For better, and certainly for worse, disposable plastic products are perhaps synonymous with a stereotype of America, like fast food and baseball. The story, as told by Alexander Clapp in his new book, Waste Wars, begins during World War II when the wartime economy sought a cheap, synthetic material. Plastic, the byproduct of fossil fuel production, was the answer, and it soon rolled off assembly lines and into our daily lives.
Crucially, one of the results was the advent of single-use products. The idea was simple: the product was cheap, and you were supposed to feel OK about using it once or twice and throwing it away. This phenomenon opened new doors for companies but also led to a massive increase in waste. Since then, billions upon billions of pounds of plastic have been produced – and will persist for thousands of years.

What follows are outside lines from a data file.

## config.mk

```make
export PLATFORM = sky130hd
export DESIGN_NAME = trolley_travel
export DESIGN_NICKNAME = d
export VERILOG_FILES = /design/src/pkg/trolley_pkg.sv /design/src/hw/trolley_travel.sv
export SDC_FILE = /design/constraint.sdc
export NUM_CORES = 1
export LEC_CHECK = 0
export BUFFER_PORTS_ARGS = -buffer_cell sky130_fd_sc_hd__buf_2
export CORE_AREA = 2 2 133 161
export CTS_CLUSTER_DIAMETER = 120
export DETAILED_ROUTE_END_ITERATION = 6
export DIE_AREA = 0 0 135 163
export GPL_ROUTABILITY_DRIVEN = 1
export PLACE_DENSITY_LB_ADDON = 0.2
export SLEW_MARGIN = 20
export SYNTH_ARGS = -nofsm -noshare
export SYNTH_HDL_FRONTEND = slang
export SYNTH_SLANG_ARGS = --single-unit
```

## constraint.sdc

```tcl
create_clock -name i_mclk -period 24.6 [get_ports i_mclk]
set_input_delay 4.92 -clock i_mclk [delete_from_list [all_inputs] [get_ports i_mclk]]
set_output_delay 4.92 -clock i_mclk [all_outputs]
set_load 0.1 [all_outputs]
```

This trend did not go unnoticed. One early solution to the mounting piles of plastic waste was to burn them. Another solution was to recycle them. The marketing was smoother for the latter, and recycling became the feel-good solution for the masses. Use your plastic once and it will be used again in another life.
The reality is not so clean. First, there are many varieties of plastic and not all of them can be blended together. Additionally, the pieces that can be recycled can only be used once or twice more before permanent disposal is required—eventually it becomes trash. Another conundrum is that producing plastic is cheap while recycling it is not. Without economic incentive, even what is recyclable becomes less than desirable for industry. And, of course, the process can be toxic. There are many chemical additives to plastic which are released during the recycling process.
So what was to be done? Globalization offered one solution. Enterprising individuals—trash brokers—from lower income countries saw an opportunity to buy plastic waste from the U.S. for use in cheaply produced products back home. Recycling efforts were redoubled, and the developed world now had a garbage chute for its plastic. But this process has come at a cost. Those lower income countries who agreed to take the plastic were also among those with the least stringent environmental regulations. The imported plastics were used until they could not be, then often dumped and burned in the countryside.
This cycle has continued over time. The destination countries have changed, notably in 2018 when China banned imports of plastic waste, but the plastic trade remains the same. According to the Environmental Protection Agency, only 9% of plastic gets recycled in the U.S. The amount that is exported is hard to come by, but estimates range from 2%-5% of all U.S. plastic waste, or around one million tons of the stuff (see chart below for global export figures).

I wish our story ended here, sour note that it is, but it gets grimmer. Microscopic pieces of plastic, now referred to as micro- or nano-plastics, have been found all over the world, including inside humans. Studies linking microplastics to health issues such as heart disease, stroke, cancers, hormone imbalances, and birth defects have been popping up left and right. Microplastics float in the air and are inhaled, they enter our skin when we handle plastic materials or wear it next to our skin (polyester and nylon are derived from plastic), and enter our food through packaging.
Plastic has done wonders for the world. Technological innovation, medical intervention, improvement in food storage – the list goes on. However, we are seeing the consequences. How serious they end up being, we do not yet know. In the meantime, I continue to use many plastic items in my life, but for my children, it is metal water bottles and glass containers.